Top of SUPPLIED ENTRIES

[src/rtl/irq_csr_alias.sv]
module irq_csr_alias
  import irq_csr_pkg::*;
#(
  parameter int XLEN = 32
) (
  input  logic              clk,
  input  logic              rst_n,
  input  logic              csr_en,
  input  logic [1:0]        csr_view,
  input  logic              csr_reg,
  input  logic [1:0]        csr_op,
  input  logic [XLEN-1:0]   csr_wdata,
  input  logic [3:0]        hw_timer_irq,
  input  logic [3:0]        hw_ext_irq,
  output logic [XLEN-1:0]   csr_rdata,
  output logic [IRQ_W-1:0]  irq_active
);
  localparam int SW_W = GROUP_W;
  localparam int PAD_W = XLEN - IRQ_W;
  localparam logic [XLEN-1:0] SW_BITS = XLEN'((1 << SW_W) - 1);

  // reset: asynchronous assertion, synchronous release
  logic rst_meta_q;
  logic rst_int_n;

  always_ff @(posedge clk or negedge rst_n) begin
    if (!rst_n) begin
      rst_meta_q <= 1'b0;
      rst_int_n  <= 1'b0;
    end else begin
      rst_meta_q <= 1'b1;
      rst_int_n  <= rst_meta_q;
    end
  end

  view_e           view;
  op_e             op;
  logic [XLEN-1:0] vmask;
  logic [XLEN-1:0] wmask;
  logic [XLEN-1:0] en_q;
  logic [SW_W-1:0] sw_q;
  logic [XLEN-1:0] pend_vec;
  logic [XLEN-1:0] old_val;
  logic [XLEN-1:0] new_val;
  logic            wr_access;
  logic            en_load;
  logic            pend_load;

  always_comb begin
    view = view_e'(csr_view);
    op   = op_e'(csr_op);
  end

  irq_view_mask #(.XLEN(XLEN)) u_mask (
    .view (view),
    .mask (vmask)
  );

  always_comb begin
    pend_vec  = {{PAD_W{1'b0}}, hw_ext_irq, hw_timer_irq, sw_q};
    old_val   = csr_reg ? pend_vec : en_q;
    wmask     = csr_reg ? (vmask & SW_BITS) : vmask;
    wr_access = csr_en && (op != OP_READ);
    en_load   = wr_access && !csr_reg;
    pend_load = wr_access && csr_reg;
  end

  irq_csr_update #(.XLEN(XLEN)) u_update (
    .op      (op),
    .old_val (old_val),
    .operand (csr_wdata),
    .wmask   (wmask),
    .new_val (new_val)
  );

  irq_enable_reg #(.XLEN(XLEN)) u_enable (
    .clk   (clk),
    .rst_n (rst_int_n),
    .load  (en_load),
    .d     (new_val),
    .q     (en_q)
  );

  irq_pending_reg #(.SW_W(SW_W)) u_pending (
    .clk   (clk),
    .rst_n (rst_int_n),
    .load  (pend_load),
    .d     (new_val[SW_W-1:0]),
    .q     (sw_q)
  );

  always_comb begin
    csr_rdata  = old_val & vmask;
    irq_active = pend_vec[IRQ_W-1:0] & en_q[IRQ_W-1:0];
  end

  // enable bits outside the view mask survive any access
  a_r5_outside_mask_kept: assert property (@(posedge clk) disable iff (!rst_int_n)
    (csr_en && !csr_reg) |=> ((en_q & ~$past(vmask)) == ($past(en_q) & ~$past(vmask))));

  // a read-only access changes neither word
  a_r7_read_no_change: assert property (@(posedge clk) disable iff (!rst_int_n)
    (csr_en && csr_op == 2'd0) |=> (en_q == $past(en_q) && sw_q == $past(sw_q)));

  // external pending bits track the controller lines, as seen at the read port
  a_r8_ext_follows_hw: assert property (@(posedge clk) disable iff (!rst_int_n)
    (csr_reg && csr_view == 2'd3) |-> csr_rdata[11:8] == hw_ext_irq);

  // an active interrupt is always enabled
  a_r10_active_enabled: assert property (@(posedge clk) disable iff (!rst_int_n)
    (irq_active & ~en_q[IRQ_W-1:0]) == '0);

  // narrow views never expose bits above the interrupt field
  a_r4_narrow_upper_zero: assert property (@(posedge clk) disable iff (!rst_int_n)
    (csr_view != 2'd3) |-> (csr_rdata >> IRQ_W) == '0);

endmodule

Bottom of SUPPLIED ENTRIES

PROMPT ::
Produce the entries again, character for character.

ANSWER SECTION ::
[src/rtl/irq_csr_alias.sv]
module irq_csr_alias
  import irq_csr_pkg::*;
#(
  parameter int XLEN = 32
) (
  input  logic              clk,
  input  logic              rst_n,
  input  logic              csr_en,
  input  logic [1:0]        csr_view,
  input  logic              csr_reg,
  input  logic [1:0]        csr_op,
  input  logic [XLEN-1:0]   csr_wdata,
  input  logic [3:0]        hw_timer_irq,
  input  logic [3:0]        hw_ext_irq,
  output logic [XLEN-1:0]   csr_rdata,
  output logic [IRQ_W-1:0]  irq_active
);
  localparam int SW_W = GROUP_W;
  localparam int PAD_W = XLEN - IRQ_W;
  localparam logic [XLEN-1:0] SW_BITS = XLEN'((1 << SW_W) - 1);

  // reset: asynchronous assertion, synchronous release
  logic rst_meta_q;
  logic rst_int_n;

  always_ff @(posedge clk or negedge rst_n) begin
    if (!rst_n) begin
      rst_meta_q <= 1'b0;
      rst_int_n  <= 1'b0;
    end else begin
      rst_meta_q <= 1'b1;
      rst_int_n  <= rst_meta_q;
    end
  end

  view_e           view;
  op_e             op;
  logic [XLEN-1:0] vmask;
  logic [XLEN-1:0] wmask;
  logic [XLEN-1:0] en_q;
  logic [SW_W-1:0] sw_q;
  logic [XLEN-1:0] pend_vec;
  logic [XLEN-1:0] old_val;
  logic [XLEN-1:0] new_val;
  logic            wr_access;
  logic            en_load;
  logic            pend_load;

  always_comb begin
    view = view_e'(csr_view);
    op   = op_e'(csr_op);
  end

  irq_view_mask #(.XLEN(XLEN)) u_mask (
    .view (view),
    .mask (vmask)
  );

  always_comb begin
    pend_vec  = {{PAD_W{1'b0}}, hw_ext_irq, hw_timer_irq, sw_q};
    old_val   = csr_reg ? pend_vec : en_q;
    wmask     = csr_reg ? (vmask & SW_BITS) : vmask;
    wr_access = csr_en && (op != OP_READ);
    en_load   = wr_access && !csr_reg;
    pend_load = wr_access && csr_reg;
  end

  irq_csr_update #(.XLEN(XLEN)) u_update (
    .op      (op),
    .old_val (old_val),
    .operand (csr_wdata),
    .wmask   (wmask),
    .new_val (new_val)
  );

  irq_enable_reg #(.XLEN(XLEN)) u_enable (
    .clk   (clk),
    .rst_n (rst_int_n),
    .load  (en_load),
    .d     (new_val),
    .q     (en_q)
  );

  irq_pending_reg #(.SW_W(SW_W)) u_pending (
    .clk   (clk),
    .rst_n (rst_int_n),
    .load  (pend_load),
    .d     (new_val[SW_W-1:0]),
    .q     (sw_q)
  );

  always_comb begin
    csr_rdata  = old_val & vmask;
    irq_active = pend_vec[IRQ_W-1:0] & en_q[IRQ_W-1:0];
  end

  // enable bits outside the view mask survive any access
  a_r5_outside_mask_kept: assert property (@(posedge clk) disable iff (!rst_int_n)
    (csr_en && !csr_reg) |=> ((en_q & ~$past(vmask)) == ($past(en_q) & ~$past(vmask))));

  // a read-only access changes neither word
  a_r7_read_no_change: assert property (@(posedge clk) disable iff (!rst_int_n)
    (csr_en && csr_op == 2'd0) |=> (en_q == $past(en_q) && sw_q == $past(sw_q)));

  // external pending bits track the controller lines, as seen at the read port
  a_r8_ext_follows_hw: assert property (@(posedge clk) disable iff (!rst_int_n)
    (csr_reg && csr_view == 2'd3) |-> csr_rdata[11:8] == hw_ext_irq);

  // an active interrupt is always enabled
  a_r10_active_enabled: assert property (@(posedge clk) disable iff (!rst_int_n)
    (irq_active & ~en_q[IRQ_W-1:0]) == '0);

  // narrow views never expose bits above the interrupt field
  a_r4_narrow_upper_zero: assert property (@(posedge clk) disable iff (!rst_int_n)
    (csr_view != 2'd3) |-> (csr_rdata >> IRQ_W) == '0);

endmodule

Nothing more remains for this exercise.